Fórmula Mágica de Joel Greenblatt

La Fórmula Mágica combina rentabilidad (ROC) y valoración (Earnings Yield) para identificar acciones infravaloradas de calidad.

Implementación Completa

class MagicFormulaScreener:
    """
    Implementación de la Fórmula Mágica de Joel Greenblatt
    """
    
    def __init__(self, min_market_cap=50e6):
        """
        Parámetros
        ----------
        min_market_cap : float
            Capitalización de mercado mínima en USD
        """
        self.min_market_cap = min_market_cap
        self.results = []
    
    def calculate_metrics(self, ticker):
        """
        Calcular métricas de la Fórmula Mágica para una acción
        
        Returns
        -------
        dict
            Métricas calculadas o None si hay error
        """
        try:
            stock = yf.Ticker(ticker)
            
            # Obtener datos necesarios
            info = stock.info
            financials = stock.financials
            balance_sheet = stock.balance_sheet
            
            # Verificar capitalización mínima
            market_cap = info.get('marketCap', 0)

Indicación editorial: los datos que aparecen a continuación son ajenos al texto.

`src/icw_cfg.svh`:
```
// Purpose: Register indices, field positions, reset values and timing counts.
// Assumes: Register indices are word indices; byte address is index times 4.
// Notes: Contract
`ifndef ICW_CFG_SVH
`define ICW_CFG_SVH
`define ICW_IDX_UPDATE   14'h000F
`define ICW_IDX_PIN0     14'h0100
`define ICW_IDX_WD_LO    14'h010D
`define ICW_IDX_WD_HI    14'h010E
`define ICW_IDX_MASK0    14'h010F
`define ICW_IDX_STAB     14'h0206
`define ICW_IDX_CTRL     14'h0A00
`define ICW_IDX_CLR_ALL  14'h0A05
`define ICW_IDX_CLR0     14'h0A06
`define ICW_IDX_STATUS   14'h0D01
`define ICW_IDX_MON0     14'h0D08
`define ICW_GROUPS       5
`define ICW_PINS         5
`define ICW_SLOTS        14
`define ICW_SLOT_PIN0    4'h0
`define ICW_SLOT_WD_LO   4'h5
`define ICW_SLOT_WD_HI   4'h6
`define ICW_SLOT_MASK0   4'h7
`define ICW_SLOT_STAB    4'hC
`define ICW_SLOT_CTRL    4'hD
`define ICW_UPDATE_KEY   8'h01
`define ICW_CLR_ALL_BIT  0
`define ICW_CLR_WD_BIT   7
`define ICW_CALALL_BIT   1
`define ICW_CALSYS_BIT   2
`define ICW_STAT_LOCK    0
`define ICW_STAT_STABLE  1
`define ICW_EVT_WD       0
`define ICW_EVT_STABLE   1
`define ICW_EVT_UNLOCK   2
`define ICW_STAB_RST     8'h32
`define ICW_CLK_NS       100
`define ICW_MS_NS        1000000
`define ICW_WD_PULSE_NS  40
`define ICW_RESP_OKAY    2'b00
`define ICW_RESP_SLVERR  2'b10
`endif

```
`src/icw_pkg.sv`:
```
// Purpose: Types shared by the control and status block.
// Assumes: Pin configuration byte layout is fixed by icw_pincfg_s.
// Notes: None.
package icw_pkg;
  typedef enum logic [1:0] {
    ICW_DRV_AH  = 2'b00,
    ICW_DRV_AL  = 2'b01,
    ICW_DRV_ODP = 2'b10,
    ICW_DRV_ODN = 2'b11
  } icw_drive_e;
  typedef enum logic [2:0] {
    ICW_FN_NONE  = 3'b000,
    ICW_FN_G0    = 3'b001,
    ICW_FN_G1    = 3'b010,
    ICW_FN_G2    = 3'b011,
    ICW_FN_G3    = 3'b100,
    ICW_FN_G4    = 3'b101,
    ICW_FN_ALL   = 3'b110,
    ICW_FN_WDOG  = 3'b111
  } icw_func_e;
  typedef struct packed {
    logic [2:0] rsvd;
    icw_drive_e drive;
    icw_func_e  func;
  } icw_pincfg_s;
  typedef struct packed {
    logic       hit;
    logic [3:0] slot;
  } icw_slot_s;
  typedef enum logic [1:0] {
    ICW_CAL_IDLE = 2'b00,
    ICW_CAL_WAIT = 2'b01,
    ICW_CAL_FIRE = 2'b10
  } icw_cal_e;
endpackage : icw_pkg

```
`src/icw_top.sv`:
```
// Purpose: Interrupt capture, pin routing, watchdog, clock stability and
//          calibration arming behind an AXI4-Lite register slave.
// Assumes: All inputs synchronous to CLK; writes act on byte lane 0 only.
// Notes: Settings are staged and become active on the update strobe.
`timescale 1ns/100ps
`include "icw_cfg.svh"
module icw_top #(
  parameter int MS_CYCLES = `ICW_MS_NS / `ICW_CLK_NS
) (
  // Clock and reset.
  input  wire logic                     CLK,
  input  wire logic                     SYS_RST,
  // AXI4-Lite write channels.
  input  wire logic [15:0]              S_AXI_AWADDR,
  input  wire logic                     S_AXI_AWVALID,
  output logic                          S_AXI_AWREADY,
  input  wire logic [31:0]              S_AXI_WDATA,
  input  wire logic [3:0]               S_AXI_WSTRB,
  input  wire logic                     S_AXI_WVALID,
  output logic                          S_AXI_WREADY,
  output logic [1:0]                    S_AXI_BRESP,
  output logic                          S_AXI_BVALID,
  input  wire logic                     S_AXI_BREADY,
  // AXI4-Lite read channels.
  input  wire logic [15:0]              S_AXI_ARADDR,
  input  wire logic                     S_AXI_ARVALID,
  output logic                          S_AXI_ARREADY,
  output logic [31:0]                   S_AXI_RDATA,
  output logic [1:0]                    S_AXI_RRESP,
  output logic                          S_AXI_RVALID,
  input  wire logic                     S_AXI_RREADY,
  // Clock multiplier and event sources.
  input  wire logic                     SYSTEM_CLOCK_MULTIPLIER_LOCKED,
  input  wire logic [4:0][7:0]          EVT_IN,
  // Multifunction pins.
  output logic [`ICW_PINS-1:0]          MF_OUT,
  output logic [`ICW_PINS-1:0]          MF_OE,
  // Clock status and calibration starts.
  output logic                          SYSTEM_CLOCK_MULTIPLIER_STABLE,
  output logic                          SYSTEM_CLOCK_MULTIPLIER_CAL_START,
  output logic                          LOOPS_CAL_START
);
  localparam int WD_PULSE_CYC_I =
    (`ICW_WD_PULSE_NS + `ICW_CLK_NS - 1) / `ICW_CLK_NS;
  localparam int WD_PULSE_CYC = (WD_PULSE_CYC_I < 1) ? 1 : WD_PULSE_CYC_I;

  function automatic icw_pkg::icw_slot_s slot_of(input logic [13:0] idx);
    icw_pkg::icw_slot_s s;
    s.hit  = 1'b1;
    s.slot = 4'h0;
    if (idx >= `ICW_IDX_PIN0 && idx < `ICW_IDX_PIN0 + 14'(`ICW_PINS))
      s.slot = 4'(idx - `ICW_IDX_PIN0);
    else if (idx >= `ICW_IDX_WD_LO
             && idx < `ICW_IDX_MASK0 + 14'(`ICW_GROUPS))
      s.slot = 4'(idx - `ICW_IDX_WD_LO) + `ICW_SLOT_WD_LO;
    else if (idx == `ICW_IDX_STAB)
      s.slot = `ICW_SLOT_STAB;
    else if (idx == `ICW_IDX_CTRL)
      s.slot = `ICW_SLOT_CTRL;
    else
      s.hit = 1'b0;
    return s;
  endfunction : slot_of

  logic [`ICW_SLOTS-1:0][7:0]  stg_r;
  logic [`ICW_SLOTS-1:0][7:0]  act_r;
  logic [4:0][7:0]             mon_r;
  logic [4:0][7:0]             mask_w;
  logic [4:0][7:0]             evt_w;
  logic [4:0][7:0]             clr_w;
  logic                        aw_held_r;
  logic                        w_held_r;
  logic [13:0]                 aw_idx_r;
  logic [7:0]                  wdat_r;
  logic                        wlane_r;
  logic                        wr_go;
  logic                        upd_r;
  logic                        clr_all_w;
  logic                        wd_restart_w;
  logic [31:0]                 rd_data;
  logic                        rd_err;
  logic [13:0]                 ar_idx;
  icw_pkg::icw_slot_s          wslot;
  icw_pkg::icw_slot_s          rslot;
  logic [15:0]                 wd_period;
  logic [$clog2(MS_CYCLES)-1:0] wd_pre_r;
  logic [15:0]                 wd_ms_r;
  logic                        wd_exp_r;
  logic [3:0]                  wd_pulse_cnt_r;
  logic                        wd_pulse_r;
  logic [$clog2(MS_CYCLES)-1:0] st_pre_r;
  logic [7:0]                  st_ms_r;
  logic                        locked_q_r;
  logic                        stable_q_r;
  icw_pkg::icw_cal_e           cal_r;
  logic                        irq_any;

  // Write channel: address and data are taken in either order.
  assign wslot = slot_of(aw_idx_r);
  assign wr_go = aw_held_r && w_held_r && !S_AXI_BVALID;

  always_ff @(posedge CLK)
  begin
    if (SYS_RST)
    begin
      aw_held_r     <= 1'b0;
      w_held_r      <= 1'b0;
      aw_idx_r      <= 14'h0000;
      wdat_r        <= 8'h00;
      wlane_r       <= 1'b0;
      S_AXI_AWREADY <= 1'b1;
      S_AXI_WREADY  <= 1'b1;
      S_AXI_BVALID  <= 1'b0;
      S_AXI_BRESP   <= `ICW_RESP_OKAY;
    end
    else
    begin
      if (S_AXI_AWVALID && S_AXI_AWREADY)
      begin
        aw_held_r     <= 1'b1;
        aw_idx_r      <= S_AXI_AWADDR[15:2];
        S_AXI_AWREADY <= 1'b0;
      end
      if (S_AXI_WVALID && S_AXI_WREADY)
      begin
        w_held_r     <= 1'b1;
        wdat_r       <= S_AXI_WDATA[7:0];
        wlane_r      <= S_AXI_WSTRB[0];
        S_AXI_WREADY <= 1'b0;
      end
      if (wr_go)
      begin
        aw_held_r    <= 1'b0;
        w_held_r     <= 1'b0;
        S_AXI_BVALID <= 1'b1;
        S_AXI_BRESP  <= (wslot.hit || aw_idx_r == `ICW_IDX_UPDATE
                         || (aw_idx_r >= `ICW_IDX_CLR_ALL
                             && aw_idx_r < `ICW_IDX_CLR0
                                           + 14'(`ICW_GROUPS)))
                        ? `ICW_RESP_OKAY : `ICW_RESP_SLVERR;
      end
      else if (S_AXI_BVALID && S_AXI_BREADY)
      begin
        S_AXI_BVALID  <= 1'b0;
        S_AXI_AWREADY <= 1'b1;
        S_AXI_WREADY  <= 1'b1;
      end
    end
  end

  // Staged copies take host writes; the active copies change only on update.
  always_ff @(posedge CLK)
  begin
    if (SYS_RST)
    begin
      stg_r                 <= '0;
      stg_r[`ICW_SLOT_STAB] <= `ICW_STAB_RST;
      upd_r                 <= 1'b0;
    end
    else
    begin
      if (wr_go && wlane_r && wslot.hit)
        stg_r[wslot.slot] <= wdat_r;
      upd_r <= wr_go && wlane_r && aw_idx_r == `ICW_IDX_UPDATE
               && wdat_r == `ICW_UPDATE_KEY;
    end
  end

  always_ff @(posedge CLK)
  begin
    if (SYS_RST)
    begin
      act_r                 <= '0;
      act_r[`ICW_SLOT_STAB] <= `ICW_STAB_RST;
    end
    else if (upd_r)
      act_r <= stg_r;
  end

  // Clearing strobes act at once; they are not staged.
  assign clr_all_w    = wr_go && wlane_r && aw_idx_r == `ICW_IDX_CLR_ALL
                        && wdat_r[`ICW_CLR_ALL_BIT];
  assign wd_restart_w = wr_go && wlane_r && aw_idx_r == `ICW_IDX_CLR_ALL
                        && wdat_r[`ICW_CLR_WD_BIT];

  // Group 0 is the common group; its low bits come from internal events.
  generate
    for (genvar g = 0; g < `ICW_GROUPS; g++)
    begin : g_grp
      assign mask_w[g] = act_r[`ICW_SLOT_MASK0 + 4'(g)];
      assign clr_w[g]  = (wr_go && wlane_r
                          && aw_idx_r == `ICW_IDX_CLR0 + 14'(g))
                         ? wdat_r : 8'h00;
      if (g == 0)
      begin : g_common
        assign evt_w[g] = {EVT_IN[g][7:3],
                           locked_q_r && !SYSTEM_CLOCK_MULTIPLIER_LOCKED,
                           SYSTEM_CLOCK_MULTIPLIER_STABLE && !stable_q_r,
                           wd_exp_r};
      end
      else
      begin : g_loop
        assign evt_w[g] = EVT_IN[g];
      end
    end
  endgenerate

  // A new event wins over a clear arriving in the same cycle.
  always_ff @(posedge CLK)
  begin
    if (SYS_RST)
      mon_r <= '0;
    else if (clr_all_w)
      mon_r <= evt_w & mask_w;
    else
      mon_r <= (mon_r & ~clr_w) | (evt_w & mask_w);
  end

  // Read channel answers one cycle after the address is taken.
  assign ar_idx = S_AXI_ARADDR[15:2];
  assign rslot  = slot_of(ar_idx);

  always_comb
  begin
    rd_data = 32'h0000_0000;
    rd_err  = 1'b0;
    if (rslot.hit)
      rd_data[7:0] = stg_r[rslot.slot];
    else if (ar_idx == `ICW_IDX_STATUS)
    begin
      rd_data[`ICW_STAT_LOCK]   = SYSTEM_CLOCK_MULTIPLIER_LOCKED;
      rd_data[`ICW_STAT_STABLE] = SYSTEM_CLOCK_MULTIPLIER_STABLE;
    end
    else if (ar_idx >= `ICW_IDX_MON0
             && ar_idx < `ICW_IDX_MON0 + 14'(`ICW_GROUPS))
    begin
      // Monitor words are only meaningful while the multiplier is locked.
      if (SYSTEM_CLOCK_MULTIPLIER_LOCKED)
        rd_data[7:0] = mon_r[3'(ar_idx - `ICW_IDX_MON0)];
    end
    else if (!(ar_idx == `ICW_IDX_UPDATE
               || (ar_idx >= `ICW_IDX_CLR_ALL
                   && ar_idx < `ICW_IDX_CLR0 + 14'(`ICW_GROUPS))))
      rd_err = 1'b1;
  end

  always_ff @(posedge CLK)
  begin
    if (SYS_RST)
    begin
      S_AXI_ARREADY <= 1'b1;
      S_AXI_RVALID  <= 1'b0;
      S_AXI_RDATA   <= 32'h0000_0000;
      S_AXI_RRESP   <= `ICW_RESP_OKAY;
    end
    else if (S_AXI_ARVALID && S_AXI_ARREADY)
    begin
      S_AXI_ARREADY <= 1'b0;
      S_AXI_RVALID  <= 1'b1;
      S_AXI_RDATA   <= rd_data;
      S_AXI_RRESP   <= rd_err ? `ICW_RESP_SLVERR : `ICW_RESP_OKAY;
    end
    else if (S_AXI_RVALID && S_AXI_RREADY)
    begin
      S_AXI_ARREADY <= 1'b1;
      S_AXI_RVALID  <= 1'b0;
    end
  end

  // Watchdog counts whole milliseconds; a zero period keeps it disabled.
  assign wd_period = {act_r[`ICW_SLOT_WD_HI], act_r[`ICW_SLOT_WD_LO]};

  always_ff @(posedge CLK)
  begin
    if (SYS_RST || wd_restart_w || wd_period == 16'h0000)
    begin
      wd_pre_r <= '0;
      wd_ms_r  <= 16'h0000;
      wd_exp_r <= 1'b0;
    end
    else
    begin
      wd_exp_r <= 1'b0;
      if (wd_pre_r == $bits(wd_pre_r)'(MS_CYCLES - 1))
      begin
        wd_pre_r <= '0;
        if (wd_ms_r == wd_period - 16'h0001)
        begin
          wd_ms_r  <= 16'h0000;
          wd_exp_r <= 1'b1;
        end
        else
          wd_ms_r <= wd_ms_r + 16'h0001;
      end
      else
        wd_pre_r <= wd_pre_r + 1'b1;
    end
  end

  // The pulse is stretched to the shortest whole number of clock periods.
  always_ff @(posedge CLK)
  begin
    if (SYS_RST)
    begin
      wd_pulse_cnt_r <= 4'h0;
      wd_pulse_r     <= 1'b0;
    end
    else if (wd_exp_r)
    begin
      wd_pulse_cnt_r <= 4'(WD_PULSE_CYC - 1);
      wd_pulse_r     <= 1'b1;
    end
    else if (wd_pulse_cnt_r != 4'h0)
      wd_pulse_cnt_r <= wd_pulse_cnt_r - 4'h1;
    else
      wd_pulse_r <= 1'b0;
  end

  // Stability: lock must hold for the programmed number of milliseconds.
  always_ff @(posedge CLK)
  begin
    if (SYS_RST || !SYSTEM_CLOCK_MULTIPLIER_LOCKED)
    begin
      st_pre_r      <= '0;
      st_ms_r       <= 8'h00;
      SYSTEM_CLOCK_MULTIPLIER_STABLE <= 1'b0;
    end
    else if (!SYSTEM_CLOCK_MULTIPLIER_STABLE)
    begin
      if (st_ms_r >= act_r[`ICW_SLOT_STAB])
        SYSTEM_CLOCK_MULTIPLIER_STABLE <= 1'b1;
      else if (st_pre_r == $bits(st_pre_r)'(MS_CYCLES - 1))
      begin
        st_pre_r <= '0;
        st_ms_r  <= st_ms_r + 8'h01;
      end
      else
        st_pre_r <= st_pre_r + 1'b1;
    end
  end

  always_ff @(posedge CLK)
  begin
    if (SYS_RST)
    begin
      locked_q_r <= 1'b0;
      stable_q_r <= 1'b0;
    end
    else
    begin
      locked_q_r <= SYSTEM_CLOCK_MULTIPLIER_LOCKED;
      stable_q_r <= SYSTEM_CLOCK_MULTIPLIER_STABLE;
    end
  end

  // Calibration: loop calibration is held back until the clock is stable.
  always_ff @(posedge CLK)
  begin
    if (SYS_RST)
    begin
      cal_r            <= icw_pkg::ICW_CAL_IDLE;
      SYSTEM_CLOCK_MULTIPLIER_CAL_START <= 1'b0;
      LOOPS_CAL_START  <= 1'b0;
    end
    else
    begin
      SYSTEM_CLOCK_MULTIPLIER_CAL_START <= upd_r
        && ((stg_r[`ICW_SLOT_CTRL][`ICW_CALSYS_BIT]
             && !act_r[`ICW_SLOT_CTRL][`ICW_CALSYS_BIT])
            || stg_r[`ICW_SLOT_CTRL][`ICW_CALALL_BIT]);
      LOOPS_CAL_START  <= 1'b0;
      case (cal_r)
        icw_pkg::ICW_CAL_IDLE:
          if (upd_r && stg_r[`ICW_SLOT_CTRL][`ICW_CALALL_BIT])
            cal_r <= icw_pkg::ICW_CAL_WAIT;
        icw_pkg::ICW_CAL_WAIT:
          if (SYSTEM_CLOCK_MULTIPLIER_STABLE)
            cal_r <= icw_pkg::ICW_CAL_FIRE;
        icw_pkg::ICW_CAL_FIRE:
        begin
          LOOPS_CAL_START <= SYSTEM_CLOCK_MULTIPLIER_STABLE;
          cal_r <= SYSTEM_CLOCK_MULTIPLIER_STABLE ? icw_pkg::ICW_CAL_IDLE
                                 : icw_pkg::ICW_CAL_WAIT;
        end
        default:
          cal_r <= icw_pkg::ICW_CAL_IDLE;
      endcase
    end
  end

  // Pin routing and drive style; unassigned pins stay undriven.
  assign irq_any = |mon_r;

  generate
    for (genvar p = 0; p < `ICW_PINS; p++)
    begin : g_pin
      icw_pkg::icw_pincfg_s cfg;
      logic                 act;
      assign cfg = icw_pkg::icw_pincfg_s'(act_r[`ICW_SLOT_PIN0 + 4'(p)]);
      always_comb
      begin
        case (cfg.func)
          icw_pkg::ICW_FN_G0:   act = |mon_r[0];
          icw_pkg::ICW_FN_G1:   act = |mon_r[1];
          icw_pkg::ICW_FN_G2:   act = |mon_r[2];
          icw_pkg::ICW_FN_G3:   act = |mon_r[3];
          icw_pkg::ICW_FN_G4:   act = |mon_r[4];
          icw_pkg::ICW_FN_ALL:  act = irq_any;
          icw_pkg::ICW_FN_WDOG: act = wd_pulse_r;
          default:              act = 1'b0;
        endcase
      end
      always_ff @(posedge CLK)
      begin
        if (SYS_RST || cfg.func == icw_pkg::ICW_FN_NONE)
        begin
          MF_OUT[p] <= 1'b0;
          MF_OE[p]  <= 1'b0;
        end
        else
        begin
          case (cfg.drive)
            icw_pkg::ICW_DRV_AL:  {MF_OUT[p], MF_OE[p]} <= {!act, 1'b1};
            icw_pkg::ICW_DRV_ODP: {MF_OUT[p], MF_OE[p]} <= {1'b1, act};
            icw_pkg::ICW_DRV_ODN: {MF_OUT[p], MF_OE[p]} <= {1'b0, act};
            default:              {MF_OUT[p], MF_OE[p]} <= {act, 1'b1};
          endcase
        end
      end
    end
  endgenerate
endmodule : icw_top
```
`config.mk`:
```
export PLATFORM = sky130hd
export DESIGN_NAME = icw_top
export DESIGN_NICKNAME = d
export VERILOG_FILES = /design/src/icw_pkg.sv /design/src/icw_top.sv
export VERILOG_INCLUDE_DIRS = /design/src /design/src/src
export SDC_FILE = /design/constraint.sdc
export NUM_CORES = 1
export LEC_CHECK = 0
export BUFFER_PORTS_ARGS = -buffer_cell sky130_fd_sc_hd__clkbuf_2
export CAP_MARGIN = 5
export CORE_ASPECT_RATIO = 0.8
export CORE_UTILIZATION = 53
export CTS_BUF_LIST = sky130_fd_sc_hd__clkbuf_8
export DETAILED_ROUTE_END_ITERATION = 8
export PLACE_DENSITY = 0.77
export SLEW_MARGIN = 20
export SYNTH_ARGS = -nofsm -noshare
export SYNTH_HDL_FRONTEND = slang
export SYNTH_SLANG_ARGS = --single-unit
```
`constraint.sdc`:
```
create_clock -name CLK -period 2.9 [get_ports CLK]
set_input_delay 0.725 -clock CLK [delete_from_list [all_inputs] [get_ports CLK]]
set_output_delay 0.725 -clock CLK [all_outputs]
set_load 0.01 [all_outputs]
```
==> results.toml, run 1 <==
[run_status]
run_status = "finished clean"

[synthesis]
yosys_warnings = 0
ys_types = 84
synthTopCellsByArea = "dfxtp_1 42%, mux2i_1 13%, nor2_1 6.5%"
ys_seq_area_share_pct = 42.5
synth_ff_type = "dfxtp_1"
synth-edff-count = 0
yosys.area.top_type = "dfxtp_1"
ys_seq_elements = 358
syn_avg_cell_area_um2 = 8.63
ys_async_sr_fraction_pct = 0
synthCells = 1956
synth_top_area_share_pct = 42.5
netlist_area_mm2 = 0.0169

[finish]
final_common_cell = "dfxtp_1"
nets = 2242
fin_area_mm2 = 0.0195
multi_input_area_mm2 = 0.00904
drive_gt1_share_pct = 16.6
final_cell_mix = "356 x dfxtp_1, 292 x nor2_1, 240 x nand2_1"
antenna_cells = 0
area_delta_synth_final_pct = 15.6
fillers = 2675
seqCellArea_mm2 = 0.00717

[setup_path]
cp.arrival_ns = 3.30
worst-setup-path-type = "reg2reg"
path_cells = "or4_4, nand4bb_4, or4b_4, a211o_4, buf_4, nor2_8, mux2i_1, nor2_1"
critical_path_required_ns = 3.37
critPathBufInv = 1
crit_family = "simple AND/OR/NAND/NOR gates"
worstSetupEndpointType = "flop"
rrSetupSlack_ns = 0.08
cp.depth = 8
slowest_stage = "or4_4"
critical-path-max-stage-delay_ns = 0.54
worstRegToRegCells = 8
r2r-end = "stg_r[72]$_SDFFE_PP0P_"
crit_fanout = 8
r2r_start = "aw_idx_r[6]$_SDFFE_PP0P_"
setup.worst_path.start_class = "flop"

[timing]
slew-limit-headroom_pct = 23.8
rsz0062_at_grt = "yes"
fmax_mhz = 354
hold_viol_final = 0
skew_ns = 0.0289
worstMarginPinSlew_ns = 1.14
fin_crit_sh_pct = 97.3
setup_viol_count_final = 0
maxSlewViolCount = 0
setup_ws_ns = 0.0778
tns_ns = 0
period_needed_ns = 2.82
hold_ws_ns = 0.306

[power_and_ir_drop]
switching_share_pct = 24.6
design_power_total_mw = 9.89
p_per_area_mw_per_mm2 = 507
p_sw_mw = 2.43
p_leak_nw = 7.35
seq_power_share_pct = 51.0
clkPwrFrac_pct = 43.5
peakVddDrop_uv = 381
combPwrFrac_pct = 5.4
p_int_mw = 7.46

[floorplanning]
die_x_um = 201
rows = 58
dieArea_mm2 = 0.0326
coreArea_mm2 = 0.0314
initial_utilization_pct = 53.8
ioPinCount = 170
die_y_um = 162

[grt]
track_usage_pct = 29.0
antenna_found_initial = 1
grt_max_degree = 218
grt_pass1_vias = 14100
grt_pass1_wl_mm = 75.9
grt_overflow = 0

[placement]
post-place-ws_ns = -0.183
gp_congestion = 0.939
post-dp-hpwl_mm = 34.6
placed_cell_area_mm2 = 0.0183
io_buffers = 109

[drt]
wl_per_cell_um = 18.7
avgViaCountPerCell = 5.87
vias = 15100
drtPass1Iterations = 7
wl_mm = 48.1
ant_nets = 0
drt_iter0_markers = 1447
drc = 0

[min_path]
whs_endpoint = "aw_idx_r[6]$_SDFFE_PP0P_"
hp-start = "S_AXI_AWADDR[8]"
whs_path_depth = 3
hp-class = "in2reg"

[clock_network]
cts.path.max_buffers = 3
cts_sinks = 358
clk_pin_slew_ns = 0.07
cts-hold-fix-buffers = 0
h-tree-depth = 2
cts_root_buf = "clkbuf_8"
cts_tree = "yes"
clk_latency_ns = 0.63
cts_buffers = 54

[job]
drv_cap = 0
stage by stage:
step                std cells  utilization [%]
finish                   2577             62.2
global route             2577             62.2
global placement         2475             58.3
CTS                      2576             61.9
floorplan                1981                -
detailed placement       2475             58.3
registers in the layout (all words and copies together) (netlist names), 2 cells and up:
name	flops
cal_r	2
S_AXI_RDATA	8
g_pin.cfg	25
st_ms_r	8
wd_pulse_cnt_r	4
MF_OE	5
act_r	65
aw_idx_r	14
MF_OUT	5
st_pre_r	14
wdat_r	8
mon_r	40
stg_r	112
wd_pre_r	14
wd_ms_r	16
what timing repair did:
| action | CTS | global route |
|---|---|---|
| buffers inserted | 0 | 1 |
| resized for setup | 0 | 16 |
| setup endpoints to repair | 0 | 68 |
| endpoints found under the hold margin | 0 | 0 |
layer usage:
metal	part of all wire, %	up-vias	routed length [um]	GRT usage (%)
met5	0	-	0	0
met2	43	631	20500	43.0
li1	-	7168	-	-
met4	2.3	0	1100	8.47
met1	46	7235	22100	42.2
met3	9.1	89	4370	6.17
Yosys cell counts, drive strengths merged, types with 8 or more instances:
library cell	count
mux2i	214
dfxtp	358
nor4	29
nor3	32
nor3b	8
or3	11
and2	8
clkbuf	95
inv	38
nor4b	10
and3	11
and4	9
ha	14
nand4	11
a31oi	8
nand3	44
o21ai	62
o2111ai	9
buf	53
xor2	27
o22ai	13
or2	8
o211ai	26
a21oi	94
a211oi	36
xnor2	33
nand2	240
a32oi	37
nor2	304
nand2b	15
power by group through the flow:
stage               clock, mW  combinational, mW  sequential, mW
floorplan                   0              0.363            5.12
global placement            0              0.506            5.15
detailed placement          0              0.526            5.16
CTS                      4.35              0.529            5.05
global route             4.60              0.586            5.05
finish                   4.31              0.539            5.05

            if market_cap < self.min_market_cap:
                return None
            
            # Datos básicos
            current_price = info.get('currentPrice', 0)

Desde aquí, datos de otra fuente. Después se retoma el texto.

File: config.mk
export PLATFORM = sky130hd
export DESIGN_NAME = symcnt_irq
export DESIGN_NICKNAME = d
export VERILOG_FILES = /design/src/rtl/symcnt_irq_pkg.sv /design/src/rtl/backoff_ticker.sv /design/src/rtl/symcnt_irq.sv
export SDC_FILE = /design/constraint.sdc
export NUM_CORES = 1
export LEC_CHECK = 0
export ABC_AREA = 1
export BUFFER_PORTS_ARGS = -buffer_cell sky130_fd_sc_hd__buf_2
export CAP_MARGIN = 20
export CORE_ASPECT_RATIO = 0.8
export CORE_MARGIN = 1.5
export CORE_UTILIZATION = 52
export CTS_CLUSTER_DIAMETER = 30
export DETAILED_ROUTE_END_ITERATION = 12
export HOLD_SLACK_MARGIN = 0.1
export PLACE_DENSITY = 0.85
export SYNTH_ARGS = -nofsm -noshare
export SYNTH_HDL_FRONTEND = slang
export SYNTH_HIERARCHICAL = 1
export SYNTH_SLANG_ARGS = --single-unit
File: constraint.sdc
create_clock -name clk_i -period 4.6 [get_ports clk_i]
set_clock_uncertainty 0.15 [all_clocks]
set_input_delay 0.69 -clock clk_i [delete_from_list [all_inputs] [get_ports clk_i]]
set_output_delay 0.69 -clock clk_i [all_outputs]
set_load 0.005 [all_outputs]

            shares_outstanding = info.get('sharesOutstanding', 0)
            
            if current_price <= 0 or shares_outstanding <= 0:
                return None
            
            # EBIT (Earnings Before Interest and Taxes)
            if "EBIT" in financials.index:
                ebit = financials.loc["EBIT"].iloc[0]
            else:
                # Calcular EBIT aproximado
                operating_income = financials.loc["Operating Income"].iloc[0] if "Operating Income" in financials.index else 0
                ebit = operating_income
            
            if ebit <= 0:
                return None
            
            # Net Income
            net_income = financials.loc["Net Income"].iloc[0] if "Net Income" in financials.index else 0
            
            # Balance Sheet items
            total_assets = balance_sheet.loc["Total Assets"].iloc[0] if "Total Assets" in balance_sheet.index else 0
            current_liabilities = balance_sheet.loc["Current Liabilities"].iloc[0] if "Current Liabilities" in balance_sheet.index else 0
            
            # Working Capital
            working_capital = total_assets - current_liabilities
            
            if working_capital <= 0:
                return None
            
            # 1. Return on Capital (ROC)
            # ROC = EBIT / Working Capital
            roc = (ebit / working_capital) * 100
            
            # 2. Earnings Yield (EY)
            # EY = EBIT / Market Cap
            earnings_yield = (ebit / market_cap) * 100
            
            # P/E Ratio para referencia
            pe_ratio = market_cap / net_income if net_income > 0 else float('inf')
            
            return {
                'ticker': ticker,
                'market_cap': market_cap,
                'current_price': current_price,
                'roc': roc,
                'earnings_yield': earnings_yield,
                'pe_ratio': pe_ratio,
                'ebit': ebit,
                'working_capital': working_capital,
                'net_income': net_income
            }
            
        except Exception as e:
            print(f"Error calculando métricas para {ticker}: {e}")
            return None
    
    def screen_stocks(self, tickers):
        """
        Aplicar screening de Fórmula Mágica a lista de tickers
        
        Parámetros
        ----------
        tickers : list
            Lista de símbolos de acciones
            
        Returns
        -------
        pd.DataFrame
            Resultados ordenados por ranking
        """
        results = []
        
        print(f"Screening {len(tickers)} acciones con Fórmula Mágica...")
        
        for ticker in tickers:
            print(f"Analizando {ticker}...")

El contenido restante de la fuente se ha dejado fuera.